Impacts of Adfluvial Fish on the Ecology of Two Great Lakes Tributaries

Abstract

AbstractAnadromous and adfluvial fish can transport high concentrations of nutrients and energy into streams during spawning runs. While the ecological effects of their spawning migrations are variable, in some instances these fish contribute to increased nutrient concentrations, primary productivity, invertebrate biomass, and resident fish growth and survival in the nutrient‐poor streams of the Pacific Northwest. In tributaries of the Great Lakes, the effects of introduced salmonid and native adfluvial fish are poorly documented. We conducted field experiments to determine the effects of a semelparous fall fish, Chinook salmon Oncorhynchus tshawytscha, and an iteroparous spring fish, steelhead O. mykiss, on the ecology and productivity of two tributaries to the Muskegon River, Michigan, a Lake Michigan tributary. We sampled stream biota and water chemistry before and after the introduction of Chinook salmon carcasses and eggs in the fall and steelhead eggs in the spring in a tributary stream with natural spawning runs and in another tributary stream without runs but with carcass and egg additions.
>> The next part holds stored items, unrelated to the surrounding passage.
$ cat config.mk
export PLATFORM = sky130hd
export DESIGN_NAME = load_queue
export DESIGN_NICKNAME = d
export VERILOG_FILES = /design/src/logic/lsu_pkg.sv /design/src/logic/load_queue.sv
export SDC_FILE = /design/constraint.sdc
export NUM_CORES = 1
export LEC_CHECK = 0
export ABC_AREA = 1
export BUFFER_PORTS_ARGS = -buffer_cell sky130_fd_sc_hd__buf_4
export CAP_MARGIN = 20
export CORE_MARGIN = 1
export CORE_UTILIZATION = 49
export CTS_CLUSTER_DIAMETER = 40
export DETAILED_ROUTE_END_ITERATION = 8
export PLACE_DENSITY_LB_ADDON = 0.05
export SLEW_MARGIN = 20
export SYNTH_ARGS = -nofsm -noshare
export SYNTH_HDL_FRONTEND = slang
export SYNTH_SLANG_ARGS = --single-unit
$ cat constraint.sdc
create_clock -name clk -period 3.8 [get_ports clk]
set_input_delay 0.95 -clock clk [delete_from_list [all_inputs] [get_ports clk]]
set_output_delay 0.95 -clock clk [all_outputs]
set_load 0.02 [all_outputs]
$ cat src/logic/lsu_pkg.sv
package lsu_pkg;

	// default widths, overridden by the top level parameters
	localparam int TAG_WIDTH = 4;
	localparam int ADDR_WIDTH = 8;
	localparam int DATA_WIDTH = 32;

	typedef logic [TAG_WIDTH-1:0] tag_t;   // reorder buffer tag
	typedef logic [ADDR_WIDTH-1:0] addr_t; // word address into data ram
	typedef logic [DATA_WIDTH-1:0] data_t;

	// default queue depths
	localparam int N_AGU = 2;
	localparam int N_LOAD = 2;
	localparam int N_STORE = 4;

	typedef enum logic {
		free,
		waiting
	} agu_state_t;

endpackage

$ cat src/logic/load_queue.sv
`timescale 1ns/1ps

module load_queue #(
	parameter int N_LOAD = lsu_pkg::N_LOAD,
	parameter int N_STORE = lsu_pkg::N_STORE,
	parameter int TAG_WIDTH = lsu_pkg::TAG_WIDTH,
	parameter int ADDR_WIDTH = lsu_pkg::ADDR_WIDTH,
	parameter int IDX_WIDTH = 2,
	localparam int LCW = $clog2(N_LOAD + 1),
	localparam int SCW = $clog2(N_STORE + 1)
) (
	input logic clk,
	input logic reset,
	input logic push,
	input logic absolute,
	input logic [ADDR_WIDTH-1:0] offset,
	input logic [TAG_WIDTH-1:0] dest_tag,
	input logic [SCW-1:0] older_stores,
	input logic agu_valid,
	input logic agu_is_store,
	input logic [IDX_WIDTH-1:0] agu_index,
	input logic [ADDR_WIDTH-1:0] agu_addr,
	input logic store_pop,
	input logic [ADDR_WIDTH-1:0] st_addr [N_STORE],
	input lsu_pkg::data_t st_data [N_STORE],
	input logic [N_STORE-1:0] st_known,
	input lsu_pkg::data_t ram_rd_data,
	input logic result_ready,
	output logic full,
	output logic [LCW-1:0] load_count,
	output logic load_pop,
	output logic [ADDR_WIDTH-1:0] ram_rd_addr,
	output logic result_valid,
	output logic [TAG_WIDTH-1:0] result_tag,
	output lsu_pkg::data_t result_data
);
	logic [TAG_WIDTH-1:0] tag [N_LOAD];
	logic [ADDR_WIDTH-1:0] addr [N_LOAD];
	logic known [N_LOAD];
	logic [SCW-1:0] older [N_LOAD]; // stores ahead of this load

	logic [TAG_WIDTH-1:0] tag_nxt [N_LOAD];
	logic [ADDR_WIDTH-1:0] addr_nxt [N_LOAD];
	logic known_nxt [N_LOAD];
	logic [SCW-1:0] older_nxt [N_LOAD];

	logic stores_known;
	logic fwd_hit_c;
	lsu_pkg::data_t fwd_data_c;
	logic rd_pending; // ram read in flight
	logic fwd_hit;
	lsu_pkg::data_t fwd_data;
	logic [TAG_WIDTH-1:0] pend_tag;

	// disambiguation and forwarding for the head load
	always_comb begin
		stores_known = 1'b1;
		fwd_hit_c = 1'b0;
		fwd_data_c = st_data[0];
		for (int i = 0; i < N_STORE; i++) begin
			if (SCW'(i) < older[0]) begin
				if (!st_known[i])
					stores_known = 1'b0;
				if (st_addr[i] == addr[0]) begin
					fwd_hit_c = 1'b1; // later hits are younger
					fwd_data_c = st_data[i];
				end
			end
		end
	end

	assign load_pop = load_count != '0 && known[0] && stores_known && !rd_pending &&
		(!result_valid || result_ready);
	assign ram_rd_addr = addr[0];
	assign full = load_count == LCW'(N_LOAD);

	always_comb begin
		int k;
		k = 0;
		for (int j = 0; j < N_LOAD; j++) begin
			tag_nxt[j] = tag[j];
			addr_nxt[j] = addr[j];
			known_nxt[j] = known[j];
			older_nxt[j] = older[j];
		end
		for (int j = 0; j < N_LOAD; j++) begin
			if (LCW'(j) < load_count && !(load_pop && j == 0)) begin
				tag_nxt[k] = tag[j];
				if (agu_valid && !agu_is_store && agu_index == IDX_WIDTH'(j)) begin
					addr_nxt[k] = agu_addr;
					known_nxt[k] = 1'b1;
				end else begin
					addr_nxt[k] = addr[j];
					known_nxt[k] = known[j];
				end
				older_nxt[k] = older[j] - SCW'(store_pop && older[j] != '0);
				k++;
			end
		end
		if (push && k < N_LOAD) begin
			tag_nxt[k] = dest_tag;
			addr_nxt[k] = offset; // absolute address, or filled in by the agu
			known_nxt[k] = absolute;
			older_nxt[k] = older_stores;
		end
	end

	always_ff @(posedge clk) begin
		for (int j = 0; j < N_LOAD; j++) begin
			tag[j] <= tag_nxt[j];
			addr[j] <= addr_nxt[j];
			known[j] <= known_nxt[j];
			older[j] <= older_nxt[j];
		end
		load_count <= reset ? '0 : load_count - LCW'(load_pop) + LCW'(push);
		rd_pending <= reset ? 1'b0 : load_pop;
		if (reset)
			result_valid <= 1'b0;
		else if (rd_pending)
			result_valid <= 1'b1;
		else if (result_ready)
			result_valid <= 1'b0;
		if (load_pop) begin
			pend_tag <= tag[0];
			fwd_hit <= fwd_hit_c;
			fwd_data <= fwd_data_c;
		end
		if (rd_pending) begin
			result_tag <= pend_tag;
			result_data <= fwd_hit ? fwd_data : ram_rd_data;
		end
	end

endmodule

==> reports/metrics.cfg <==
[die]
initial_core_util_pct=51.1
die_y_um=121
die_x_um=121
dieArea_mm2=0.0146
ios=278
core_area_mm2=0.0135
rows=42

[clocking]
cts_tree=done
cts_buffers=9
cts.path.max_buffers=2
cts_max_level=3
clkTransAtPathRegs_ps=70
cts_root_buf=clkbuf_16
cts_setup_buffers=0
cts_sinks=109
cts_resized=0
cts_hold_buf=0
clock_latency_ps=360

[placed_design]
io_buffers=277
place_congestion=0.886
pre_cts_slack_ps=762
place_hpwl_um=15400

[logic_synthesis]
synth_edf_count=77
netlist_area_mm2=0.00690
synth_top_area_share_pct=33.5
avgSynthCellArea_um2=7.49
ys_seq_elements=109
ys_seq_area_share_pct=42.8
synthDistinctLibCells=38
synth_warnings=0
async_flop_share_pct=0
synth_cells=921
synth_common_cells=nand2_1, inv_1, nand3_1
synth.most_common_cell=nand2_1
synth_nets=1157
ys_dominant_reg_cell=edfxtp_1
synth_area_leaders=edfxtp_1, nand2_1, dfxtp_1
synth_top_cell_by_area=edfxtp_1

[global_routing]
overflow=0
antenna_found_initial=0
grt_use_total_pct=28.7
grt_pass1_vias=6264
grt_pass1_wl_um=32200
grt_max_degree=37

[power]
p_seq_share_pct=38.3
power_density_mw_per_mm2=505
p_int_uw=2890
vdd.ir_drop.worst_mv=0.346
clkPwrFrac_pct=20.2
p_sw_share_pct=38.3
power_uw=4680
p_comb_share_pct=41.5
p_sw_uw=1790
leakage_uw=0.00484

[drt]
wl_per_cell_um=15.4
via_per_inst=5.02
ant_nets=0
first_iter_violations=511
drc=0
first_pass_iters=5
vias=6757
wl_um=20700

[timing]
period_minus_slack_ps=3040
timing.hold.ws_ps=421
post-route-period-util_pct=80.1
tightest_slew_ps=709
hold_viol_final=0
slew_headroom_pct=52.6
finClkSkew_ps=11.5
fmax_mhz=328
slew_viol_final=0
finalSetupViolations=0
rsz0062_at_grt=false
fin_tns_setup_ps=0
fin_ws_ps=755

[critical_path]
crit_path_end_kind=output pin
cp_slowest_cell=dfxtp_1
worstSetupPathType=register to output pin
r2r_cells=9
crit_top_cell=inv_2
crit_fanout=18
crit_path_start_kind=register
cp.arrival_ps=2090
required_ps=2850
max_stage_delay_ps=560
cp_cell_sequence=nor2_1 -> inv_2 -> nand3_1 -> nor2_2 -> nand2_4 -> inv_2 -> buf_4

[job]
maxCapViolations=0

[finish]
multi_input_area_mm2=0.00299
post-route-util_pct=68.7
syn_to_final_growth_pct=34.4
nNetsFinal=1401
fillers=1174
n_antenna_cell=0
seq_area_mm2=0.00295
final_layout_size_suffix_gt1_share_pct=30.5

[min_path]
hp-class=register to register
min_path_cells=0

[run_status]
outcome=complete, no violations

-- metal layers --
layer / wire length (um) / vias to the layer above / global-route usage, %
li1: - / 3390 / -
met1: 8290 / 3027 / 36.0
met2: 10300 / 297 / 49.6
met3: 1450 / 43 / 3.58
met4: 705 / 0 / 12.4
met5: 0 / - / 0
-- logic make-up after synthesis --
group / count (synthesis) / synth area share [%]
adder cells (fa/ha/maj): 7 / 1.27
AO/OA/AOI/OAI: 80 / 6.17
XOR/XNOR: 20 / 2.54
AND/OR/NAND/NOR: 445 / 28.0
multiplexers: 32 / 5.22
buffers and inverters: 228 / 14.0
flip-flops: 109 / 42.8
-- cell usage in the layout, fill, tap and decap left out, drive strengths merged --
cell type,count
dfxtp,32
nor3b,1
inv,172
nand2,230
nor3,34
nor2,73
and2,1
buf,290
ha,7
xor2,8
a21oi,44
o211ai,9
o21ai,25
clkbuf,13
a31oi,1
xnor2,12
clkinv,1
mux2,32
or2,2
o22ai,1
nand4,3
nand3b,1
nand3,100
edfxtp,77
clkinvlp,1
-- power by group through the flow --
| stage | Clock (uW) | Sequential, uW | Combinational [uW] |
|---|---|---|---|
| final | 947 | 1790 | 1940 |
| after global routing | 1010 | 1820 | 2200 |
| after CTS | 962 | 1790 | 1950 |
| after detailed placement | 0 | 1810 | 1940 |
| after global placement | 0 | 1810 | 1910 |
| after floorplan | 0 | 1730 | 1480 |
-- critical path: cells and delay by family, from the launching register on --
family	cells	cell delay (ps)
buffers and inverters	3	610
and+or+nand+nor	4	560
DFF	1	560
-- state kept, by name, indices dropped and copies added (netlist names) --
| signal | flops |
|---|---|
| fwd_data | 32 |
| result_data | 32 |
| addr | 16 |
| tag | 8 |
| older | 6 |
| pend_tag | 4 |
| result_tag | 4 |
| known | 2 |
| load_count | 2 |
| fwd_hit | 1 |
| rd_pending | 1 |
| result_valid | 1 |
-- metrics by stage --
step / cell area [um2] / cells
after floorplan: 6900 / 921
after global placement: 8980 / 1330
after detailed placement: 8980 / 1330
after CTS: 9280 / 1346
after global routing: 9280 / 1346
final: 9280 / 1346
-- final cells by class --
class | count | share of cell area, %
flip-flops and latches | 109 | 31.8
inverters | 171 | 6.92
clock inverters | 3 | 0.270
repair buffers | 290 | 23.5
multi-input cells | 584 | 32.2
clock buffers | 13 | 2.93
well taps | 176 | 2.37
-- worst paths after layout --
check | start | end | slack, ps
worst min register to register | pend_tag[0] | result_tag[0] | 420
worst max-delay path | load_count[1] | load_pop | 760
worst max register to register | load_count[1] | tag[0][7] | 1150
worst min-delay path | pend_tag[0] | result_tag[0] | 420
Power figures use the tool's default switching activity.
There was no response in terms of invertebrate density or water chemistry to spawning migrations or salmon carcass introductions in either tributary. The density of resident brown trout Salmo trutta increased in both stream types after the introduction of salmon carcasses in the fall, and energy consumption increased after the addition of salmon eggs in the fall and spring in the manipulated stream. Based on stomach content analysis, fish that had eggs in their stomachs also consumed more energy than fish that did not consume eggs. The results suggest that adfluvial fish may affect some tributaries of the Great Lakes by providing high‐energy food sources to resident stream fish, but the potential effect of this egg consumption on resident fish growth and survival requires more research.